Berlin - Ein Geschäftsführer mehrerer Corona-Testzentren in Berlin-Wedding soll systematisch Tests in Rechnung gestellt haben, die gar nicht durchgeführt wurden. Nach Angaben der Berliner Staatsanwaltschaft soll der Unternehmer zusammen mit einem Komplizen mehrere Millionen Euro illegal eingestrichen haben. Am Mittwoch durchsuchten Polizisten mehrere Wohnungen in der Hauptstadt, in Schwarzenberg (Sachsen) und in Dessau (Sachsen-Anhalt). 

Der Geschäftsführer einer GmbH, die in Wedding vor allem Corona-Testzentren betrieb, soll mithilfe eines weiteren Beschuldigten im Mai und Juni 2021 Corona-Tests illegal abgerechnet haben. „Die Tests sollen entweder gar nicht oder nicht in dem abgerechneten Umfang vorgenommen worden sein“, teilte die Berliner Staatsanwaltschaft am Mittwoch mit. Der Betrug habe dazu geführt, dass Testzentren von der Kassenärztlichen Vereinigung Berlin knapp 3,2 Millionen Euro zu Unrecht erhielten.

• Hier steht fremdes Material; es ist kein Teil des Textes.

**src/port_power_strap_pkg.sv**
```systemverilog
package port_power_strap_pkg;

  localparam int NUM_PORTS = 3;

  // Configuration register offsets
  localparam logic [15:0] DYN_POWER_ADDR = 16'h4134;
  localparam logic [15:0] PORT_MODE_ADDR = 16'h4135;
  localparam logic [15:0] FIXED_CFG_ADDR = 16'h4136;
  localparam logic [15:0] STATUS_ADDR = 16'h4137;

  // Dynamic power configuration values
  localparam logic [7:0] DYN_POWER_RESET = 8'hc1;
  localparam logic [7:0] DYN_POWER_ENABLE = 8'h41;

  // Port mode register fields
  localparam int PORT_MODE_COMBINED_LSB = 0;
  localparam int PORT_MODE_LOCAL_USE_BIT = 3;
  localparam logic [7:0] PORT_MODE_RESET = 8'h00;
  localparam logic [7:0] FIXED_CFG_RESET = 8'h00;

  // Status register fields
  localparam int STATUS_OVERCURRENT_LSB = 0;
  localparam int STATUS_SELF_POWERED_BIT = 3;
  localparam int STATUS_CHARGE_LSB = 4;
  localparam int STATUS_LOCAL_SUPPLY_BIT = 7;

  // Input filter: three flops, second and third must agree
  localparam int SYNC_STAGES = 3;
  localparam int NUM_SYNC_INPUTS = 12;

  // Cycles after reset release before the filtered straps are trusted
  localparam logic [2:0] STRAP_SETTLE_CYCLES = 3'h5;

  typedef enum logic [2:0] {
    ST_CAPTURE = 3'b001,
    ST_CONFIG = 3'b010,
    ST_RUN = 3'b100
  } cfg_state_e;

endpackage : port_power_strap_pkg

```
**src/port_power_strap_control.sv**
```systemverilog
// Behaviour
// - Power enable low removes, high supplies port
// - Combined pin: open-drain enable plus overcurrent sense
// - Charge strap 0 unsupported, 1 supported
// - Straps captured at every reset release, held
// - Local supply sampled in configuration state
// - Power decision fixed unless dynamic switching enabled
// - Dynamic register resets 0xC1, 0x41 enables
// - Local detect in use: fixed straps ignored
// - Local supply low means bus powered
`timescale 1ns/10ps
`default_nettype none

module port_power_strap_control (
  input wire logic sys_clk,
  input wire logic resetn,
  input wire logic port1_power_request,
  input wire logic port2_power_request,
  input wire logic port3_power_request,
  output logic port1_power_enable,
  output logic port2_power_enable,
  output logic port3_power_enable,
  input wire logic port1_combined_ctl_in,
  input wire logic port2_combined_ctl_in,
  input wire logic port3_combined_ctl_in,
  output logic port1_combined_ctl_out,
  output logic port2_combined_ctl_out,
  output logic port3_combined_ctl_out,
  output logic port1_combined_ctl_oe,
  output logic port2_combined_ctl_oe,
  output logic port3_combined_ctl_oe,
  input wire logic port1_overcurrent_sense_n,
  input wire logic port2_overcurrent_sense_n,
  input wire logic port3_overcurrent_sense_n,
  input wire logic port1_charge_support_strap,
  input wire logic port2_charge_support_strap,
  input wire logic port3_charge_support_strap,
  input wire logic [1:0] fixed_device_straps,
  input wire logic local_supply_detect,
  output logic port1_charge_supported,
  output logic port2_charge_supported,
  output logic port3_charge_supported,
  output logic port1_overcurrent_event,
  output logic port2_overcurrent_event,
  output logic port3_overcurrent_event,
  output logic [2:0] port_non_removable,
  output logic self_powered,
  output logic config_done,
  input wire logic [15:0] cfg_addr,
  input wire logic cfg_wr,
  input wire logic cfg_rd,
  input wire logic [7:0] cfg_wdata,
  output logic [7:0] cfg_rdata
);

  ////////////////////////////////////////////////////////////////////////////
  // Input filter

  logic [port_power_strap_pkg::NUM_SYNC_INPUTS-1:0] raw_in;
  logic [port_power_strap_pkg::NUM_SYNC_INPUTS-1:0] filt_reg;

  assign raw_in = {fixed_device_straps, local_supply_detect,
                   port3_charge_support_strap, port2_charge_support_strap,
                   port1_charge_support_strap,
                   port3_overcurrent_sense_n, port2_overcurrent_sense_n,
                   port1_overcurrent_sense_n,
                   port3_combined_ctl_in, port2_combined_ctl_in,
                   port1_combined_ctl_in};

  genvar gi;
  generate
    for (gi = 0; gi < port_power_strap_pkg::NUM_SYNC_INPUTS; gi++) begin : g_sync
      logic [port_power_strap_pkg::SYNC_STAGES-1:0] sync_reg;
      always_ff @(posedge sys_clk or negedge resetn) begin
        if (!resetn) begin
          sync_reg <= '0;
        end else begin
          sync_reg <= {sync_reg[1:0], raw_in[gi]};
        end
      end
      // A change counts only once the second and third stages agree
      always_ff @(posedge sys_clk or negedge resetn) begin
        if (!resetn) begin
          filt_reg[gi] <= 1'b0;
        end else if (sync_reg[1] == sync_reg[2]) begin
          filt_reg[gi] <= sync_reg[2];
        end
      end
    end
  endgenerate

  wire logic [2:0] ctl_in_f = filt_reg[2:0];
  wire logic [2:0] ocs_n_f = filt_reg[5:3];
  wire logic [2:0] charge_strap_f = filt_reg[8:6];
  wire logic local_f = filt_reg[9];
  wire logic [1:0] fixed_f = filt_reg[11:10];

  ////////////////////////////////////////////////////////////////////////////
  // Configuration sequence after reset release

  port_power_strap_pkg::cfg_state_e state_reg;
  logic [2:0] settle_reg;

  always_ff @(posedge sys_clk or negedge resetn) begin
    if (!resetn) begin
      state_reg <= port_power_strap_pkg::ST_CAPTURE;
    end else begin
      case (state_reg)
        port_power_strap_pkg::ST_CAPTURE: begin
          if (settle_reg == port_power_strap_pkg::STRAP_SETTLE_CYCLES) begin
            state_reg <= port_power_strap_pkg::ST_CONFIG;
          end
        end
        port_power_strap_pkg::ST_CONFIG: state_reg <= port_power_strap_pkg::ST_RUN;
        port_power_strap_pkg::ST_RUN: state_reg <= port_power_strap_pkg::ST_RUN;
        default: state_reg <= port_power_strap_pkg::ST_CAPTURE;
      endcase
    end
  end

  always_ff @(posedge sys_clk or negedge resetn) begin
    if (!resetn) begin
      settle_reg <= '0;
    end else if (state_reg == port_power_strap_pkg::ST_CAPTURE) begin
      settle_reg <= settle_reg + 3'h1;
    end
  end

  // Straps are caught once per reset release, so POR and the external
  // reset both come through resetn and both re-capture
  logic [2:0] charge_reg;
  logic [1:0] fixed_reg;

  always_ff @(posedge sys_clk or negedge resetn) begin
    if (!resetn) begin
      charge_reg <= '0;
      fixed_reg <= '0;
    end else if (state_reg == port_power_strap_pkg::ST_CAPTURE &&
                 settle_reg == port_power_strap_pkg::STRAP_SETTLE_CYCLES) begin
      charge_reg <= charge_strap_f;
      fixed_reg <= fixed_f;
    end
  end

  assign {port3_charge_supported, port2_charge_supported,
          port1_charge_supported} = charge_reg;
  assign config_done = (state_reg == port_power_strap_pkg::ST_RUN);

  ////////////////////////////////////////////////////////////////////////////
  // Configuration registers

  logic [7:0] dyn_power_reg;
  logic [7:0] port_mode_reg;
  logic [7:0] fixed_cfg_reg;

  always_ff @(posedge sys_clk or negedge resetn) begin
    if (!resetn) begin
      dyn_power_reg <= port_power_strap_pkg::DYN_POWER_RESET;
      port_mode_reg <= port_power_strap_pkg::PORT_MODE_RESET;
      fixed_cfg_reg <= port_power_strap_pkg::FIXED_CFG_RESET;
    end else if (cfg_wr) begin
      case (cfg_addr)
        port_power_strap_pkg::DYN_POWER_ADDR: dyn_power_reg <= cfg_wdata;
        port_power_strap_pkg::PORT_MODE_ADDR: port_mode_reg <= cfg_wdata;
        port_power_strap_pkg::FIXED_CFG_ADDR: fixed_cfg_reg <= cfg_wdata;
        default: begin end
      endcase
    end
  end

  logic [2:0] combined_mode;

  assign combined_mode = port_mode_reg[port_power_strap_pkg::PORT_MODE_COMBINED_LSB +: 3];
  wire logic local_in_use = port_mode_reg[port_power_strap_pkg::PORT_MODE_LOCAL_USE_BIT];
  // Only the exact enable value switches; anything else stays static
  wire logic dyn_enabled = (dyn_power_reg == port_power_strap_pkg::DYN_POWER_ENABLE);

  ////////////////////////////////////////////////////////////////////////////
  // Power source decision

  logic self_powered_reg;

  always_ff @(posedge sys_clk or negedge resetn) begin
    if (!resetn) begin
      self_powered_reg <= 1'b0;
    end else if (state_reg == port_power_strap_pkg::ST_CONFIG) begin
      self_powered_reg <= local_f;
    end else if (state_reg == port_power_strap_pkg::ST_RUN && dyn_enabled) begin
      self_powered_reg <= local_f;
    end
  end

  assign self_powered = self_powered_reg;

  // Fixed straps decode to a count of non-removable ports from port 1 up
  logic [2:0] strap_non_rem;

  always_comb begin
    case (fixed_reg)
      2'b01: strap_non_rem = 3'b001;
      2'b10: strap_non_rem = 3'b011;
      2'b11: strap_non_rem = 3'b111;
      default: strap_non_rem = 3'b000;
    endcase
  end

  assign port_non_removable = local_in_use ? fixed_cfg_reg[2:0] : strap_non_rem;

  ////////////////////////////////////////////////////////////////////////////
  // Per-port power and over-current

  logic [2:0] enable;
  logic [2:0] oc_reg;
  logic [2:0] oc_event_reg;
  logic [2:0] pin_oe;

  wire logic [2:0] request = {port3_power_request, port2_power_request, port1_power_request};

  generate
    for (gi = 0; gi < port_power_strap_pkg::NUM_PORTS; gi++) begin : g_port
      logic sense_n;
      logic oc_hit;
      logic [port_power_strap_pkg::SYNC_STAGES:0] release_hist_reg;
      // Filter lags a release; sensing early would read power-up as a fault
      assign sense_n = combined_mode[gi] ? (ctl_in_f[gi] | ~&release_hist_reg)
                                         : ocs_n_f[gi];
      assign oc_hit = enable[gi] & ~sense_n;
      // Power stays off until configuration ends so straps read cleanly
      assign enable[gi] = config_done & request[gi] & ~oc_reg[gi];
      // Open drain: pull low to disable, release so the pull-up enables
      assign pin_oe[gi] = combined_mode[gi] & config_done & ~enable[gi];

      always_ff @(posedge sys_clk or negedge resetn) begin
        if (!resetn) begin
          release_hist_reg <= '0;
        end else begin
          release_hist_reg <= {release_hist_reg[port_power_strap_pkg::SYNC_STAGES-1:0],
                               enable[gi]};
        end
      end

      // Latched until the hub drops the request; a new hit wins
      always_ff @(posedge sys_clk or negedge resetn) begin
        if (!resetn) begin
          oc_reg[gi] <= 1'b0;
        end else if (oc_hit) begin
          oc_reg[gi] <= 1'b1;
        end else if (!request[gi]) begin
          oc_reg[gi] <= 1'b0;
        end
      end

      always_ff @(posedge sys_clk or negedge resetn) begin
        if (!resetn) begin
          oc_event_reg[gi] <= 1'b0;
        end else begin
          oc_event_reg[gi] <= oc_hit;
        end
      end
    end
  endgenerate

  assign {port3_power_enable, port2_power_enable, port1_power_enable} = enable;
  assign {port3_combined_ctl_out, port2_combined_ctl_out, port1_combined_ctl_out} = 3'b000;
  assign {port3_combined_ctl_oe, port2_combined_ctl_oe, port1_combined_ctl_oe} = pin_oe;
  assign {port3_overcurrent_event, port2_overcurrent_event,
          port1_overcurrent_event} = oc_event_reg;

  ////////////////////////////////////////////////////////////////////////////
  // Register read

  logic [7:0] status;

  always_comb begin
    status = 8'h00;
    status[port_power_strap_pkg::STATUS_OVERCURRENT_LSB +: 3] = oc_reg;
    status[port_power_strap_pkg::STATUS_SELF_POWERED_BIT] = self_powered_reg;
    status[port_power_strap_pkg::STATUS_CHARGE_LSB +: 3] = charge_reg;
    status[port_power_strap_pkg::STATUS_LOCAL_SUPPLY_BIT] = local_f;
  end

  always_ff @(posedge sys_clk or negedge resetn) begin
    if (!resetn) begin
      cfg_rdata <= 8'h00;
    end else if (cfg_rd) begin
      case (cfg_addr)
        port_power_strap_pkg::DYN_POWER_ADDR: cfg_rdata <= dyn_power_reg;
        port_power_strap_pkg::PORT_MODE_ADDR: cfg_rdata <= port_mode_reg;
        port_power_strap_pkg::FIXED_CFG_ADDR: cfg_rdata <= fixed_cfg_reg;
        port_power_strap_pkg::STATUS_ADDR: cfg_rdata <= status;
        default: cfg_rdata <= 8'h00;
      endcase
    end
  end

endmodule : port_power_strap_control

`default_nettype wire

```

Unterlagen sichergestellt, Vermögen eingezogen

Bei den Durchsuchungen wurden zahlreiche Geschäftsunterlagen als Beweismittel sichergestellt, die nun ausgewertet werden, hieß es. Außerdem wurden von der Staatsanwaltschaft beachtliche Vermögenswerte zum Zweck der späteren Abschöpfung vorläufig eingezogen. Dazu zählen unter anderem mehrere Grundstücke und eine fünfstellige Summe Bargeld.